▶ [Exercise]
What lines below mention the word "included"? Copy each one.

Extracted data START

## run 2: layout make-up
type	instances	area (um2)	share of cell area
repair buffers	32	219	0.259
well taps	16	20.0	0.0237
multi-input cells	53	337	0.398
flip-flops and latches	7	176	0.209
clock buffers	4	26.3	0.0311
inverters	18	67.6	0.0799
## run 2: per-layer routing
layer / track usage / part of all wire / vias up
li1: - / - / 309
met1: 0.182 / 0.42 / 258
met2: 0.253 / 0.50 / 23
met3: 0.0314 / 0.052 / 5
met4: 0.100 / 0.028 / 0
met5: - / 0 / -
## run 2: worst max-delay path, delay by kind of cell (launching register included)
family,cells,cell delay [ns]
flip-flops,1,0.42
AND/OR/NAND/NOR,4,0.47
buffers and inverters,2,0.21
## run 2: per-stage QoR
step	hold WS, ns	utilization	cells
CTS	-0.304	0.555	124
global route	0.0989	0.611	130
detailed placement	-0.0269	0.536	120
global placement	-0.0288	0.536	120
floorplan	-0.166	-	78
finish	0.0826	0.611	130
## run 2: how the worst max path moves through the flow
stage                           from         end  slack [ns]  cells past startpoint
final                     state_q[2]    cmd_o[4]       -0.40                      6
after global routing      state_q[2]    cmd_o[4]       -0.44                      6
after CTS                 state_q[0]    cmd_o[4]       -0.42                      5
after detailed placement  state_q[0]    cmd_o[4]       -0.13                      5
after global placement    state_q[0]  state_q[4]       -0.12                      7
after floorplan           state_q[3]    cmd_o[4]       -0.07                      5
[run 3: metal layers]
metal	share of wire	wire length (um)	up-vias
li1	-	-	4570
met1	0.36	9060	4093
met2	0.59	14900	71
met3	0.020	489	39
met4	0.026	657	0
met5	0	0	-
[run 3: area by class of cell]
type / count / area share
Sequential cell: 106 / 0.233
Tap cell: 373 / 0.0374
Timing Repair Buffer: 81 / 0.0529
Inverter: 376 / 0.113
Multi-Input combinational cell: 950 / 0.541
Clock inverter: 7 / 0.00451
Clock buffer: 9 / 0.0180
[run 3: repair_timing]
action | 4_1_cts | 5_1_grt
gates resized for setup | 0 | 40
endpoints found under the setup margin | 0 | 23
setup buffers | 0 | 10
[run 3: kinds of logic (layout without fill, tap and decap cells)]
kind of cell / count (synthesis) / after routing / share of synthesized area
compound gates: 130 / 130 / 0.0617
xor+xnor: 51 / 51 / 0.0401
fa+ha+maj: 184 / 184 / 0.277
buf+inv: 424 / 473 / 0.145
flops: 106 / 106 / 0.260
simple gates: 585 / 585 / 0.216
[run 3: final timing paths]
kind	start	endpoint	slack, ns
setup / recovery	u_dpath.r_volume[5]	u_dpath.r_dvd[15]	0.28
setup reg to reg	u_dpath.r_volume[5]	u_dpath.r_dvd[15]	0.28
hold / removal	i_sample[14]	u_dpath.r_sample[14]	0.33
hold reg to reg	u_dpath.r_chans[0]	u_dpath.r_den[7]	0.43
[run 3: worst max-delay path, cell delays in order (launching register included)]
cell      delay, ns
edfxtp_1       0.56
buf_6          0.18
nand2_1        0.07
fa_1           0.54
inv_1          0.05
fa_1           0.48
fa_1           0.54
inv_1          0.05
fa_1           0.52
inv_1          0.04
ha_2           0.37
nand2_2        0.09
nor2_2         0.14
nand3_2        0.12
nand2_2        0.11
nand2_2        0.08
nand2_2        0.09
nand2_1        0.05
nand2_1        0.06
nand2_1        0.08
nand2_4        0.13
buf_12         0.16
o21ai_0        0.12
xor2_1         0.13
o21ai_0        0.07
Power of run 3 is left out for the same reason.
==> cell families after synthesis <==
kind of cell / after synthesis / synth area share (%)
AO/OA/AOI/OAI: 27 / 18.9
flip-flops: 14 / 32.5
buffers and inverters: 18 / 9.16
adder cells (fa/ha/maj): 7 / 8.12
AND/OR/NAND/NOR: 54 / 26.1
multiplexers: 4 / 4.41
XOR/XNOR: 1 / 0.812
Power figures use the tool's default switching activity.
[src/rtl/erld_pkg.sv]
package erld_pkg;

	localparam int RunMinDefault      = 3;
	localparam int LongCodeBaseDefault = 224;

	localparam int CapWidth   = 25;
	localparam int CountWidth = 17;

	localparam logic [CapWidth-1:0] CapReset = 25'd65536;
	localparam logic [7:0]          LongCodeEsc = 8'hFF;

	typedef enum logic [1:0] {
		ERR_NONE     = 2'd0,
		ERR_OVERFLOW = 2'd1,
		ERR_TRUNC    = 2'd2,
		ERR_BADSTART = 2'd3
	} err_code_t;

	typedef struct packed {
		logic [7:0] code_byte;
		logic       block_first;
		logic       block_last;
	} item_t;

	typedef struct packed {
		logic [7:0]            out_value;
		logic [CountWidth-1:0] repeat_count;
		logic                  block_done;
		err_code_t             error_code;
	} result_t;

endpackage

[src/rtl/erld_if.sv]
interface erld_in_if;
	logic       valid;
	logic       ready;
	logic [7:0] code_byte;
	logic       block_first;
	logic       block_last;

	modport source (output valid, code_byte, block_first, block_last, input ready);
	modport sink (input valid, code_byte, block_first, block_last, output ready);
endinterface

interface erld_out_if;
	logic        valid;
	logic        ready;
	logic [7:0]  out_value;
	logic [16:0] repeat_count;
	logic        block_done;
	logic [1:0]  error_code;

	modport source (output valid, out_value, repeat_count, block_done, error_code, input ready);
	modport sink (input valid, out_value, repeat_count, block_done, error_code, output ready);
endinterface

[src/rtl/erld_decode.sv]
module erld_decode
	import erld_pkg::*;
#(
	parameter int RUN_MIN        = RunMinDefault,
	parameter int LONG_CODE_BASE = LongCodeBaseDefault
) (
	input  logic                clk,
	input  logic                arst_n,
	input  logic                cfg_we,
	input  logic [CapWidth-1:0] cfg_wdata,
	input  logic                item_fire,
	input  item_t               item,
	output logic                res_valid,
	output result_t             res
);

	typedef enum logic [2:0] {
		PH_WAIT, PH_START2, PH_START3, PH_MAIN, PH_ESC, PH_MID, PH_FFHI, PH_FFLO
	} phase_t;

	localparam logic [CountWidth-1:0] ShortAdd = CountWidth'(RUN_MIN - 1);
	localparam logic [CountWidth-1:0] MidAdd   = CountWidth'(LONG_CODE_BASE + RUN_MIN - 1);
	localparam logic [CountWidth-1:0] FfAdd    =
		CountWidth'(((255 - LONG_CODE_BASE) << 8) + RUN_MIN - 1);
	localparam logic [7:0] Base8 = 8'(LONG_CODE_BASE);

	phase_t                phase_q, phase_d;
	logic [7:0]            esc_q, esc_d;
	logic [7:0]            prev_q, prev_d;
	logic [7:0]            pend_q, pend_d;
	logic [CapWidth-1:0]   pos_q, pos_d;
	logic [CapWidth-1:0]   cap_q;

	logic                  do_write;
	logic [7:0]            wr_val;
	logic [CountWidth-1:0] wr_cnt;
	logic [CapWidth:0]     pos_sum;
	logic                  ovf;
	logic                  do_fail;
	err_code_t             fail_code;
	logic [7:0]            b;

	assign b       = item.code_byte;
	assign pos_sum = {1'b0, pos_q} + {{(CapWidth+1-CountWidth){1'b0}}, wr_cnt};
	assign ovf     = pos_sum > {1'b0, cap_q};

	always_comb begin
		phase_d   = phase_q;
		esc_d     = esc_q;
		prev_d    = prev_q;
		pend_d    = pend_q;
		pos_d     = pos_q;
		do_write  = 1'b0;
		wr_val    = prev_q;
		wr_cnt    = '0;
		do_fail   = 1'b0;
		fail_code = ERR_TRUNC;
		res_valid = 1'b0;
		res       = '{out_value: 8'd0, repeat_count: '0, block_done: item.block_last,
			error_code: ERR_NONE};

		if (item.block_first) begin
			esc_d  = b;
			pos_d  = '0;
			prev_d = 8'd0;
			pend_d = 8'd0;
			if (item.block_last) begin
				phase_d   = PH_WAIT;
				res_valid = 1'b1;
			end else begin
				phase_d = PH_START2;
			end
		end else begin
			case (phase_q)
				PH_START2, PH_MAIN: begin
					if (b != esc_q) begin
						do_write = 1'b1;
						wr_val   = b;
						wr_cnt   = CountWidth'(1);
					end else if (item.block_last) begin
						do_fail = 1'b1;
					end else begin
						phase_d = (phase_q == PH_START2) ? PH_START3 : PH_ESC;
					end
				end
				PH_START3: begin
					if (b != 8'd0) begin
						do_fail   = 1'b1;
						fail_code = ERR_BADSTART;
					end else begin
						do_write = 1'b1;
						wr_val   = esc_q;
						wr_cnt   = CountWidth'(1);
					end
				end
				PH_ESC: begin
					if (b == 8'd0) begin
						do_write = 1'b1;
						wr_val   = esc_q;
						wr_cnt   = CountWidth'(1);
					end else if (b == LongCodeEsc || b >= Base8) begin
						if (item.block_last) begin
							do_fail = 1'b1;
						end else if (b == LongCodeEsc) begin
							phase_d = PH_FFHI;
						end else begin
							pend_d  = b - Base8;
							phase_d = PH_MID;
						end
					end else begin
						do_write = 1'b1;
						wr_cnt   = {{(CountWidth-8){1'b0}}, b} + ShortAdd;
					end
				end
				PH_MID: begin
					do_write = 1'b1;
					wr_cnt   = {{(CountWidth-16){1'b0}}, pend_q, b} + MidAdd;
				end
				PH_FFHI: begin
					if (item.block_last) begin
						do_fail = 1'b1;
					end else begin
						pend_d  = b;
						phase_d = PH_FFLO;
					end
				end
				PH_FFLO: begin
					do_write = 1'b1;
					wr_cnt   = {{(CountWidth-16){1'b0}}, pend_q, b} + FfAdd;
				end
				default: ;
			endcase

			if (do_write && ovf) begin
				do_fail   = 1'b1;
				fail_code = ERR_OVERFLOW;
			end

			if (do_fail) begin
				phase_d        = PH_WAIT;
				res_valid      = 1'b1;
				res.error_code = fail_code;
			end else if (do_write) begin
				pos_d            = pos_sum[CapWidth-1:0];
				prev_d           = wr_val;
				phase_d          = item.block_last ? PH_WAIT : PH_MAIN;
				res_valid        = 1'b1;
				res.out_value    = wr_val;
				res.repeat_count = wr_cnt;
			end
		end
	end

	always_ff @(posedge clk or negedge arst_n) begin
		if (!arst_n) begin
			phase_q <= PH_WAIT;
			esc_q   <= 8'd0;
			prev_q  <= 8'd0;
			pend_q  <= 8'd0;
			pos_q   <= '0;
			cap_q   <= CapReset;
		end else begin
			if (cfg_we) begin
				cap_q <= cfg_wdata;
			end
			if (item_fire) begin
				phase_q <= phase_d;
				esc_q   <= esc_d;
				prev_q  <= prev_d;
				pend_q  <= pend_d;
				pos_q   <= pos_d;
			end
		end
	end

endmodule
**config.mk**
```make
export PLATFORM = sky130hd
export DESIGN_NAME = uad_mul
export DESIGN_NICKNAME = d
export VERILOG_FILES = /design/src/rtl/core/uad_pkg.sv /design/src/rtl/core/uad_mul.sv
export SDC_FILE = /design/constraint.sdc
export NUM_CORES = 2
export LEC_CHECK = 0
export ABC_AREA = 0
export ABC_CLOCK_PERIOD_IN_PS = 14050
export CORE_AREA = 4 4 245 247
export DETAILED_ROUTE_END_ITERATION = 6
export DIE_AREA = 0 0 249 251
export DONT_BUFFER_PORTS = 1
export HOLD_SLACK_MARGIN = 0.12
export PLACE_DENSITY = 0.78
export SLEW_MARGIN = 5
export SYNTH_ARGS = -nofsm -noshare
export SYNTH_HDL_FRONTEND = slang
export SYNTH_SLANG_ARGS = --single-unit
```
**constraint.sdc**
```tcl
create_clock -name clock -period 14.05 [get_ports clock]
set_clock_uncertainty 0.15 [all_clocks]
set_input_delay 2.1075 -clock clock [delete_from_list [all_inputs] [get_ports clock]]
set_output_delay 2.1075 -clock clock [all_outputs]
set_load 0.05 [all_outputs]
```
**src/rtl/core/uad_pkg.sv**
```systemverilog
// Shared types, codes and arithmetic constants of the upwind advection-diffusion step block.
package uad_pkg;

   localparam int UAD_CELLS   = 64;
   localparam int UAD_SPECIES = 4;

   localparam int MUL_W = 49;
   localparam int DIV_W = 64;
   localparam int Q_W   = 48;

   typedef logic [2:0] op_type;
   typedef logic [1:0] status_type;
   typedef logic [1:0] csr_index_type;

   localparam op_type OP_WRITE = 3'd0;
   localparam op_type OP_READ  = 3'd1;
   localparam op_type OP_LOAD  = 3'd2;
   localparam op_type OP_STEP  = 3'd3;
   localparam op_type OP_AVG   = 3'd4;

   localparam status_type ST_OK    = 2'd0;
   localparam status_type ST_RANGE = 2'd1;
   localparam status_type ST_SKIP  = 2'd2;

   localparam csr_index_type CSR_CELL_WIDTH = 2'd0;
   localparam csr_index_type CSR_AREA       = 2'd1;
   localparam csr_index_type CSR_ACTIVE     = 2'd2;

   localparam logic [Q_W-1:0] Q_CAP    = 48'h8000_0000_0000;
   localparam logic [30:0]    UMAG_MAX = 31'h7FFF_FFFF;

endpackage

```
**src/rtl/core/uad_mul.sv**
```systemverilog
// Four-phase partial-product multiplier with Q16.16 shift and saturation.
module uad_mul import uad_pkg::*; (
   input  logic             clock,
   input  logic             reset,
   input  logic             start,
   input  logic [MUL_W-1:0] a,
   input  logic [MUL_W-1:0] b,
   output logic             done,
   output logic [Q_W-1:0]   p
);

   localparam int HW = (MUL_W + 1) / 2;

   logic [2*HW-1:0] a_ff, b_ff;
   logic [4*HW-1:0] acc_ff;
   logic [1:0]      ph_ff;
   logic            busy_ff, done_ff;
   logic [HW-1:0]   a_half, b_half;
   logic [2*HW-1:0] pp;
   logic [4*HW-1:0] pp_sh;

   assign a_half = ph_ff[1] ? a_ff[2*HW-1:HW] : a_ff[HW-1:0];
   assign b_half = ph_ff[0] ? b_ff[2*HW-1:HW] : b_ff[HW-1:0];
   assign pp     = (2*HW)'(a_half) * (2*HW)'(b_half);
   assign pp_sh  = (4*HW)'(pp) << (HW * (int'(ph_ff[1]) + int'(ph_ff[0])));

   always_ff @(posedge clock) begin
      if (reset) begin
         busy_ff <= 1'b0;
         done_ff <= 1'b0;
      end else if (start) begin
         a_ff    <= (2*HW)'(a);
         b_ff    <= (2*HW)'(b);
         acc_ff  <= '0;
         ph_ff   <= '0;
         busy_ff <= 1'b1;
         done_ff <= 1'b0;
      end else if (busy_ff) begin
         acc_ff  <= acc_ff + pp_sh;
         ph_ff   <= ph_ff + 1'b1;
         busy_ff <= (ph_ff != 2'd3);
         done_ff <= (ph_ff == 2'd3);
      end else begin
         done_ff <= 1'b0;
      end
   end

   always_comb begin
      if (acc_ff[4*HW-1:16] > (4*HW-16)'(Q_CAP)) begin
         p = Q_CAP;
      end else begin
         p = acc_ff[Q_W+15:16];
      end
   end

   assign done = done_ff;

endmodule

```
==> summary.txt <==
Clock network
  • Clk pin slew, worst setup/hold paths: ~0.060 ns
  • CTS root buffer: clkbuf_16
  • TritonCTS clock tree: yes
  • Post-CTS Hold Buffers: 0
  • Setup Fix Bufs, Post-CTS: 0
  • Clk sink count: 202
  • Worst-skew pair later-pin latency: roughly 0.60 ns
  • CTS resizes: 0
  • CTS H-tree depth: 1
  • CTS max path bufs: 3
  • CTS Buf Count: 26

Die
  • Core ar.: approximately 58,000 um2
  • Die Ht: 251 um
  • Row cnt: 88
  • Initial Util: 65.00%
  • Die area: ~62,000 um2
  • Die X: ~250 um
  • Num ports: 150

Synthesis
  • Mapped Nets: about 5,200
  • Sequential fraction of the synthesis area: ~16%
  • Post-synth EDFFs: 200
  • Area leader, netlist: fa_1
  • Post-Synthesis Cells: between 4,000 and 5,000
  • Syn Area/Cell: around 8.7 um2
  • Top cells by instance count after synthesis: inv_1, nor2_1, fa_1
  • FFs w/ async S/R, synth: 0%
  • Top cell type's share of synthesized area: around 28%
  • Top cells by area, synth: fa_1, edfxtp_1, ha_1
  • Cell with the most instances after synthesis: inv_1
  • Post-synthesis cell type count: 96
  • Commonest register cell after synthesis: edfxtp_1
  • Syn Std Cell Area: about 37,000 um2
  • Warnings, synthesis: 0
  • Register bit total from synthesis: roughly 200

Detailed routing
  • DRC viols: 11
  • Via-per-instance ratio: 6.312
  • DRT Pass-1 Iters: 7
  • Routed via count: between 30,000 and 40,000
  • DR iter-0 viols: 2,890
  • Post-route ant nets: 0
  • Final wirelength: ~120,000 um
  • Avg WL per Cell: about 24 um

Worst setup path
  • Crit path max fanout: 23
  • CP startpoint kind: flop
  • Setup crit end: acc_ff[99]
  • Reg2reg start: ph_ff[0]
  • Crit Path Class: reg -> reg
  • End of the worst register-to-register path: acc_ff[99]
  • CP arrival: between 10 and 15 ns
  • Worst Setup SP: ph_ff[0]
  • Setup crit end kind: flop
  • R2R depth: 38
  • Required time of the worst setup path: 14.24 ns
  • Slowest stage delay, CP: between 0.8 and 0.9 ns
  • Reg-to-reg slack, setup: between 0.9 and 1 ns
  • Crit-path slowest cell: mux2i_1
  • Most used cell, CP: fa_1

Final layout
  • Filler cells: approximately 4,700
  • Share of layout cells above drive strength 1: under 10%
  • Nets@finish: about 5,100
  • Synth-to-layout area growth: 4.306%

Status
  • Outcome: complete, but fails checks
  • Failing checks: design-rule violations

Job
  • Max Cap Viol: 0

STA
  • Worst-Margin Slew: ~1.2 ns
  • Fin. max-slew vios: 0
  • Unrepaired setup endpoints after global routing: false
  • Period minus WS final: ~13 ns
  • Final setup viols: 0
  • Post-route setup TNS: 0 ns
  • Fin. Hold Viols: 0
  • Fmax: about 77 MHz
  • Hold WS: ~0.34 ns
  • Tcrit/Tclk final: 93.02%
  • Relative slew slack: about a fifth

Global routing
  • Final global-route overflow total: 0
  • Vias in the first global route: 32,320
  • Largest net degree at the start of global routing: 118
  • Global-route usage over all layers: between 30% and 40%
  • First-pass GRT wire length: approximately 180,000 um
  • Antenna violations before repair: 7

Placement
  • Input/output buffers: 0
  • GPL Wtd Cong: between 1 and 1.5
  • Post-DP HPWL: around 94,000 um

Min path
  • Hold crit path type: reg -> reg
==> worst max-delay path: cells and delay by family, from the launching register on <==
kind	cells	cell delay [ns]
AND/OR/NAND/NOR	8	1.45
adder cells (fa/ha/maj)	9	4.33
AO/OA/AOI/OAI	14	4.16
buffers and inverters	5	0.67
flip-flops	1	0.85
multiplexers	2	1.20
==> cell type report <==
type                       instances  area [um2]  area share, %
inverter                         647        2429          6.221
antenna                            5       12.51        0.03205
multi-input combinational       3242       28230          72.30
sequential                       202        6046          15.49
clock inverter                    13       142.6         0.3653
tap                              765       957.2          2.452
timing repair buffer              71       553.0          1.417
clock buffer                      32       673.1          1.724
==> routing by layer <==
layer / track usage [%] / up-vias / share of wire [%]
li1: - / 14020 / -
met1: 47.56 / 15330 / 38
met2: 60.99 / 1669 / 46
met3: 7.376 / 396 / 9.2
met4: 20.71 / 4 / 6.8
met5: 0 / - / 0.022
==> flip-flops by register name, summed over array words and instances, names as in the netlist <==
signal and count:
b_ff 49, acc_ff 100, ph_ff 2, busy_ff 1, a_ff 49, done 1
==> stage by stage <==
step | utilization, % | area, um2 | std cells | setup WS (ns)
after CTS | 67.75 | 39010 | 4971 | 1.180
after global placement | 66.33 | 38200 | 4926 | 1.342
final | 67.80 | 39040 | 4977 | 0.9813
after detailed placement | 66.33 | 38200 | 4926 | 1.242
after floorplan | - | 37430 | 4301 | 2.752
after global routing | 67.78 | 39030 | 4973 | 0.4754
==> how the worst min path moves through the flow <==
| stage | depth (start not counted) | slack (ns) | from | endpoint |
|---|---|---|---|---|
| 2_1_floorplan | 1 | 0.31 | busy_ff | done |
| 5_1_grt | 1 | 0.36 | busy_ff | done |
| 3_5_place_dp | 1 | 0.33 | busy_ff | done |
| 3_3_place_gp | 1 | 0.32 | busy_ff | done |
| 6_report | 1 | 0.34 | busy_ff | done |
| 4_1_cts | 1 | 0.34 | busy_ff | done |
==> layout by cell type (no fill, tap or decap), drive strengths merged, types with 28 or more instances in the layout <==
cell,Yosys,routed
inv,646,646
nor2,556,556
fa,527,527
nand2,495,495
ha,287,287
a21oi,207,207
edfxtp,200,200
o21ai,120,120
a21o,86,86
xnor2,85,85
and3,72,72
buf,17,71
mux2i,70,70
mux2,69,69
nor3,54,54
nand3,49,49
nand4,45,45
xor2,41,41
o21a,38,38
and2,35,35
nor2b,32,32
clkbuf,193,32
o21bai,28,28
==> cells by family after synthesis <==
family                     synth area share (%)
AOI/OAI and AO/OA                         13.15
xor gates and xnor gates                  2.948
adders and majority gates                 37.78
buffers and inverters                     8.624
DFF                                       16.15
muxes                                     4.730
and+or+nand+nor                           16.61
Power is left out: the tool's default activity adds up to more than one toggle a clock period on the data nets, which glitch-free logic cannot reach.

Extracted data END

▶ [Response for this exercise]
## run 2: worst max-delay path, delay by kind of cell (launching register included)
[run 3: worst max-delay path, cell delays in order (launching register included)]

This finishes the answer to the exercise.